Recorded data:
....
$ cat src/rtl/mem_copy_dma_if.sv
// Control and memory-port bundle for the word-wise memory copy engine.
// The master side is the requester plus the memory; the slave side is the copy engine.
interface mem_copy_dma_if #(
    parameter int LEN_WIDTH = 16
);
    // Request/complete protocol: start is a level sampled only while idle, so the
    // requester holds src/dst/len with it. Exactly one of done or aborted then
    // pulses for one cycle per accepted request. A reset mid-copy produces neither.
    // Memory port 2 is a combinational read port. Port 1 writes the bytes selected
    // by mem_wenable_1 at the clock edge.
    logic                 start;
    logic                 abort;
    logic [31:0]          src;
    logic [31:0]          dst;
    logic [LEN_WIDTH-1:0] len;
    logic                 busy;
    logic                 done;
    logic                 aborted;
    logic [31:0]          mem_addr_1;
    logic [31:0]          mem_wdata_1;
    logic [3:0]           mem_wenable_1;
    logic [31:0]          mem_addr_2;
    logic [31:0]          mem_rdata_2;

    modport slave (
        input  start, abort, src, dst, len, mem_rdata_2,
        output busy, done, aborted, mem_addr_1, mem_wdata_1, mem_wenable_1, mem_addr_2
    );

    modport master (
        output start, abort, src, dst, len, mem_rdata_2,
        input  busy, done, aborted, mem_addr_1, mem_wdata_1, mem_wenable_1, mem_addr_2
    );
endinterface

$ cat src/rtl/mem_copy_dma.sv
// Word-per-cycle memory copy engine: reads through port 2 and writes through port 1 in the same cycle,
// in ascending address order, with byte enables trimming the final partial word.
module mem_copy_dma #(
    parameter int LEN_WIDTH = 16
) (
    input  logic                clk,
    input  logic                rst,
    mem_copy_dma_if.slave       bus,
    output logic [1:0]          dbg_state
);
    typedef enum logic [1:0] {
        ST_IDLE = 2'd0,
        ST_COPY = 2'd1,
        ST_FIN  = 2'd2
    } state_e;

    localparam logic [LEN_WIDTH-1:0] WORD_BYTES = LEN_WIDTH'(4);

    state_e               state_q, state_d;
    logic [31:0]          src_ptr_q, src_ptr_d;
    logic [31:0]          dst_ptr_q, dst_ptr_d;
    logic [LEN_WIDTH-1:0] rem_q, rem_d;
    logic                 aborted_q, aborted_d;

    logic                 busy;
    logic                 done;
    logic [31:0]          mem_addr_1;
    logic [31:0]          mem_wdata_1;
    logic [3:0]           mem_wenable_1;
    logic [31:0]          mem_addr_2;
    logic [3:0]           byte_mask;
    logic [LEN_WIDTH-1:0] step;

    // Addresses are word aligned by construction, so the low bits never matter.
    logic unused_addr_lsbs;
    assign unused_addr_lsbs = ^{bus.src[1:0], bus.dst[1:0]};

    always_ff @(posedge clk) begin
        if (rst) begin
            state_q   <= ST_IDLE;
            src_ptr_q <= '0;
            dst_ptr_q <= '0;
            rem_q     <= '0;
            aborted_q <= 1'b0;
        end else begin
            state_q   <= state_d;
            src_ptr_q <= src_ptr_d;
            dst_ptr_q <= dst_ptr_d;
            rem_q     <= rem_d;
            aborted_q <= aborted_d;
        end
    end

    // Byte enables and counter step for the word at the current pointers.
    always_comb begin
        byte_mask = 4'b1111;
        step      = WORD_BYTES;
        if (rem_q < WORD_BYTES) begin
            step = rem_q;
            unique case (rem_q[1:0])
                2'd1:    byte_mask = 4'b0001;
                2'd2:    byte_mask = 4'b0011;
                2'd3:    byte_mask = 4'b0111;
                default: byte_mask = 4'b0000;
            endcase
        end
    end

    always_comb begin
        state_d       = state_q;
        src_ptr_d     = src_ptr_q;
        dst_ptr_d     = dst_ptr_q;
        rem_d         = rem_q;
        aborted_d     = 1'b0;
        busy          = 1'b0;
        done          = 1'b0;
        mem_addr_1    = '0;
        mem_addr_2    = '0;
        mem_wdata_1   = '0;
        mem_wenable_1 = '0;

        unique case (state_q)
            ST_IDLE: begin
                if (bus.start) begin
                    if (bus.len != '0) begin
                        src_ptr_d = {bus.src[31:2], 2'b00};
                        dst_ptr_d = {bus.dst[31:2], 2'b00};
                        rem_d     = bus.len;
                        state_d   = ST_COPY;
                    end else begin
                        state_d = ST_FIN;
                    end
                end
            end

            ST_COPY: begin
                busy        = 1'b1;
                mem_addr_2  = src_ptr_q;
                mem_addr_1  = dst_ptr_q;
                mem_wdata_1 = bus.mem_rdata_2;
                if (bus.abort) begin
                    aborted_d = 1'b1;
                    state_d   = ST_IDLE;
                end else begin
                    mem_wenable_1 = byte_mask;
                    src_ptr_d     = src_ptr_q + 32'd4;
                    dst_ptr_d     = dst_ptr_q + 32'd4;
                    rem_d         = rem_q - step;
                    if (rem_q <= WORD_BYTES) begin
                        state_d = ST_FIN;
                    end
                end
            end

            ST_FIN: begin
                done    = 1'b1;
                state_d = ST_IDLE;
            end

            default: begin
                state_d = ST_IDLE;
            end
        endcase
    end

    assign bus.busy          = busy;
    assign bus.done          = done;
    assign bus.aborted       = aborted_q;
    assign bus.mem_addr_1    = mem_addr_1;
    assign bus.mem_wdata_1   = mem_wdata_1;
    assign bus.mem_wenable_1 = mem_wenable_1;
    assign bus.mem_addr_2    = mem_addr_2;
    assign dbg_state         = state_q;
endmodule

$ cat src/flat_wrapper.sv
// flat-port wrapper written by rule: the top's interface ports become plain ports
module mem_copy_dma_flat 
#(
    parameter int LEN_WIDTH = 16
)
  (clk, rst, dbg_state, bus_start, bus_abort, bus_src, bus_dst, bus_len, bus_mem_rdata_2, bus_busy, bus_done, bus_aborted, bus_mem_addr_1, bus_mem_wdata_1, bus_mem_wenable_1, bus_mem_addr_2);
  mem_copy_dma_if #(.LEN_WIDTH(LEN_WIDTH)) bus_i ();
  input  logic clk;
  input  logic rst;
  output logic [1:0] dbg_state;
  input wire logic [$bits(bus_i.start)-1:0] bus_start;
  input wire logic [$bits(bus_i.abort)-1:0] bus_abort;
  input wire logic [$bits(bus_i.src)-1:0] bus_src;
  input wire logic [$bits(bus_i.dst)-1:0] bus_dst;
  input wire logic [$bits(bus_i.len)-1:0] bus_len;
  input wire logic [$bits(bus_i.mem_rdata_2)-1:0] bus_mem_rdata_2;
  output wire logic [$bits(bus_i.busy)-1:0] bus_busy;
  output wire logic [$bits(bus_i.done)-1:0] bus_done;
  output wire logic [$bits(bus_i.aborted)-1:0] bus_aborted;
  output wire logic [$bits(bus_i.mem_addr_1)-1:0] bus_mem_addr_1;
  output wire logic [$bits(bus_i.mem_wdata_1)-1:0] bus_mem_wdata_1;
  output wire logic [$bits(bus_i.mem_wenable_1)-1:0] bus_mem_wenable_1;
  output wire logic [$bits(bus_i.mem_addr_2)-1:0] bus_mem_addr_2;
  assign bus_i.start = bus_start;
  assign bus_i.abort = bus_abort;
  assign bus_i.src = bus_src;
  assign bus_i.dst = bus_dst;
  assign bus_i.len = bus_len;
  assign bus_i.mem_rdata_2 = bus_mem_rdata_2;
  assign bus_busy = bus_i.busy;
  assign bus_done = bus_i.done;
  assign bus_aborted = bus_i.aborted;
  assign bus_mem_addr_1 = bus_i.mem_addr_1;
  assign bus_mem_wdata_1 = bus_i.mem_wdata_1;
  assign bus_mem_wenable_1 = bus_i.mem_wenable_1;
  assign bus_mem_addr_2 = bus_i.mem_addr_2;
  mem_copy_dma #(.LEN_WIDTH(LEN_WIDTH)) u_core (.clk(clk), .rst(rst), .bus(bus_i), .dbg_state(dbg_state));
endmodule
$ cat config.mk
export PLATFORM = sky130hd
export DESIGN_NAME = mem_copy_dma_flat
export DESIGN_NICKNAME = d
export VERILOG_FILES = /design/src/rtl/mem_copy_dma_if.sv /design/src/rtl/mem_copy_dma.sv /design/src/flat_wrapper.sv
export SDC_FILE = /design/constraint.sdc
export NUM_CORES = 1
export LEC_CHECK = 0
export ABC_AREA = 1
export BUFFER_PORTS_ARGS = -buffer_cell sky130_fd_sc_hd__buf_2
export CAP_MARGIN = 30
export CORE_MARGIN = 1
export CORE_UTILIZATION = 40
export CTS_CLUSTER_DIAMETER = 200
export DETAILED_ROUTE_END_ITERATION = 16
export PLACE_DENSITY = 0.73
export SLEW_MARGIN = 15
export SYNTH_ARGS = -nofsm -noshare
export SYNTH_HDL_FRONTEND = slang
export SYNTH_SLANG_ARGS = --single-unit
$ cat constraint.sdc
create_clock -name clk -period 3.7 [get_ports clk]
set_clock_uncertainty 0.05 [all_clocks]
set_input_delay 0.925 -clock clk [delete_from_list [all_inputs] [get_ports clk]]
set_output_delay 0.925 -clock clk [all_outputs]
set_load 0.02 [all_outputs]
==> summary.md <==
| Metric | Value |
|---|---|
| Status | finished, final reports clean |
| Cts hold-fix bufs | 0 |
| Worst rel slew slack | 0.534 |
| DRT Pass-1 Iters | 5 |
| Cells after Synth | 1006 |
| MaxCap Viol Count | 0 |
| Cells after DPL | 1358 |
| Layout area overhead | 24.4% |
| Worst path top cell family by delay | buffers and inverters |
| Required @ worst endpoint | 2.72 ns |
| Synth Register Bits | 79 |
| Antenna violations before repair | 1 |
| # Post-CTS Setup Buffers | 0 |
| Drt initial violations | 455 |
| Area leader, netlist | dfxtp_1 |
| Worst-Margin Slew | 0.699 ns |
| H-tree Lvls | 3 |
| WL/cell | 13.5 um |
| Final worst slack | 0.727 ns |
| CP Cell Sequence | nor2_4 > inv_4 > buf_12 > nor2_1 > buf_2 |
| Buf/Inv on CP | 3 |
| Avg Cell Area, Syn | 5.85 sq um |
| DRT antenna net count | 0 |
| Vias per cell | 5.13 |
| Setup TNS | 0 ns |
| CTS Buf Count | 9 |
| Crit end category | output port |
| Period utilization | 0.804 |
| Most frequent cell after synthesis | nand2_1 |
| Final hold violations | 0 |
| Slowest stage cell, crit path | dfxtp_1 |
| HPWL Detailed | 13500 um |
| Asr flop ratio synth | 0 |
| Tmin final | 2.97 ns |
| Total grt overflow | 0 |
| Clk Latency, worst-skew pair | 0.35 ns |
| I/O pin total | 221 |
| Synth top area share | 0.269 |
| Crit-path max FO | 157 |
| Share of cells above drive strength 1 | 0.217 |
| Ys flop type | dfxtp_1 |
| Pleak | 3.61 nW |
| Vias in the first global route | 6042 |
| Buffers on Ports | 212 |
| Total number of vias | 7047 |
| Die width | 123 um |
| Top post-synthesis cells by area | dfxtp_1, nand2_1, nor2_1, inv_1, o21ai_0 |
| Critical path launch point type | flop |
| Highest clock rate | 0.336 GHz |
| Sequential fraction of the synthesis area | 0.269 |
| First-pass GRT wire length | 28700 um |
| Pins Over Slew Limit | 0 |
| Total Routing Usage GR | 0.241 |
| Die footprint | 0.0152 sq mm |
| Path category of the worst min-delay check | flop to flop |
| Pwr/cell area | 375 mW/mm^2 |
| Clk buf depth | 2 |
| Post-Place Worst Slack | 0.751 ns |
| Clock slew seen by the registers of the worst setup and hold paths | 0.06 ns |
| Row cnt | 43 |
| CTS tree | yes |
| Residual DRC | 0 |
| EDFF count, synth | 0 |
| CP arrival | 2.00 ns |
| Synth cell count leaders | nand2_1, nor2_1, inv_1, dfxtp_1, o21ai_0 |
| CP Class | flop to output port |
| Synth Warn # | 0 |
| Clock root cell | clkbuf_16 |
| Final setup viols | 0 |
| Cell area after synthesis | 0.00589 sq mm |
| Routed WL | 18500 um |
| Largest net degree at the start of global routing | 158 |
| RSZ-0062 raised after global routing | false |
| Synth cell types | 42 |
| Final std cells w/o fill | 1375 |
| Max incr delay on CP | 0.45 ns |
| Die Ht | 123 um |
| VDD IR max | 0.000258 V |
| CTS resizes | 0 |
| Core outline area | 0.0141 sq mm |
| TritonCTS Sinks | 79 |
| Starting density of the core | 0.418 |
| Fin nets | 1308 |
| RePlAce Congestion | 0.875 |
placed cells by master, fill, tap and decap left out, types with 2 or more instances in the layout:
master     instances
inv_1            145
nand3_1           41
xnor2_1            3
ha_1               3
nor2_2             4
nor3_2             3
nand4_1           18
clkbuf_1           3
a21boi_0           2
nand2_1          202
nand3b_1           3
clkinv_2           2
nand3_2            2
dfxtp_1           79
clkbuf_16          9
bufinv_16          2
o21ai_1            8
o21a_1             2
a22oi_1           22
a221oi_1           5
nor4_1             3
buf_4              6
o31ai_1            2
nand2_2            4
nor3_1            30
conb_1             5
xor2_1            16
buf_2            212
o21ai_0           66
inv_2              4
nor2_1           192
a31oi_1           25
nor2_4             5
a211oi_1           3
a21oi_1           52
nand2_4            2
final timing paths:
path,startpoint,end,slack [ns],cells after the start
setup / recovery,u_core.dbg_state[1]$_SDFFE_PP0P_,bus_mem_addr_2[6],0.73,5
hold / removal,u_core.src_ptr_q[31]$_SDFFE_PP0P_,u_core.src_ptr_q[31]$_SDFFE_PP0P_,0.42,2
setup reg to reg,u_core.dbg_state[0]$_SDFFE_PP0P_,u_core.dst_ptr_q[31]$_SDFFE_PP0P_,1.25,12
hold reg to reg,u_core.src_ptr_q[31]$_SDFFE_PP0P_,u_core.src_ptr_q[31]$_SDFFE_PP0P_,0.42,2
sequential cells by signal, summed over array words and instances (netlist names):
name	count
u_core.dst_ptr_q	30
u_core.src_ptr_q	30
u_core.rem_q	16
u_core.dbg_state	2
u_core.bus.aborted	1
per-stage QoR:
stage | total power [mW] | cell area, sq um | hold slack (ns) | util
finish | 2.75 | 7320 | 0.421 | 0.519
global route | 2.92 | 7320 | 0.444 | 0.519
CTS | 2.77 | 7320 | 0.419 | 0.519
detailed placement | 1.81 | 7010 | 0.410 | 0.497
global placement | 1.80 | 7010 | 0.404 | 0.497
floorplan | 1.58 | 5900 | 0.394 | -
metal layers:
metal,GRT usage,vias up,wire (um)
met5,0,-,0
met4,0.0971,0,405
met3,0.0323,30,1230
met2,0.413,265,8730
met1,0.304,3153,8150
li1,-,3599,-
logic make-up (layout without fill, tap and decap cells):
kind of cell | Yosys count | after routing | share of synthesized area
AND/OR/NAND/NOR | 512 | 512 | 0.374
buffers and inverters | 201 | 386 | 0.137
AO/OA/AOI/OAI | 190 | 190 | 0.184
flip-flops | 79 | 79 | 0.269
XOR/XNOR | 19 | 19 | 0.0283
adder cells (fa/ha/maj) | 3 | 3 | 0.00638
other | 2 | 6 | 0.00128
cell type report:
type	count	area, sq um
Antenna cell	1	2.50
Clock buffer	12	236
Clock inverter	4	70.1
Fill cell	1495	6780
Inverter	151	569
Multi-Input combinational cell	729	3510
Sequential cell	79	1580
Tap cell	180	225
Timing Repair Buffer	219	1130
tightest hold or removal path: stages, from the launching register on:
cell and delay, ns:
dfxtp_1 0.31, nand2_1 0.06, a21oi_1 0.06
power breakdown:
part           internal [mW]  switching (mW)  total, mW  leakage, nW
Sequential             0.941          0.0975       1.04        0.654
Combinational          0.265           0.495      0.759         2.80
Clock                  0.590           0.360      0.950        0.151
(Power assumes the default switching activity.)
....
Instructions to follow:
Look through the data above. Each line containing the word "constraint" needs to be copied.

Response:
export SDC_FILE = /design/constraint.sdc
$ cat constraint.sdc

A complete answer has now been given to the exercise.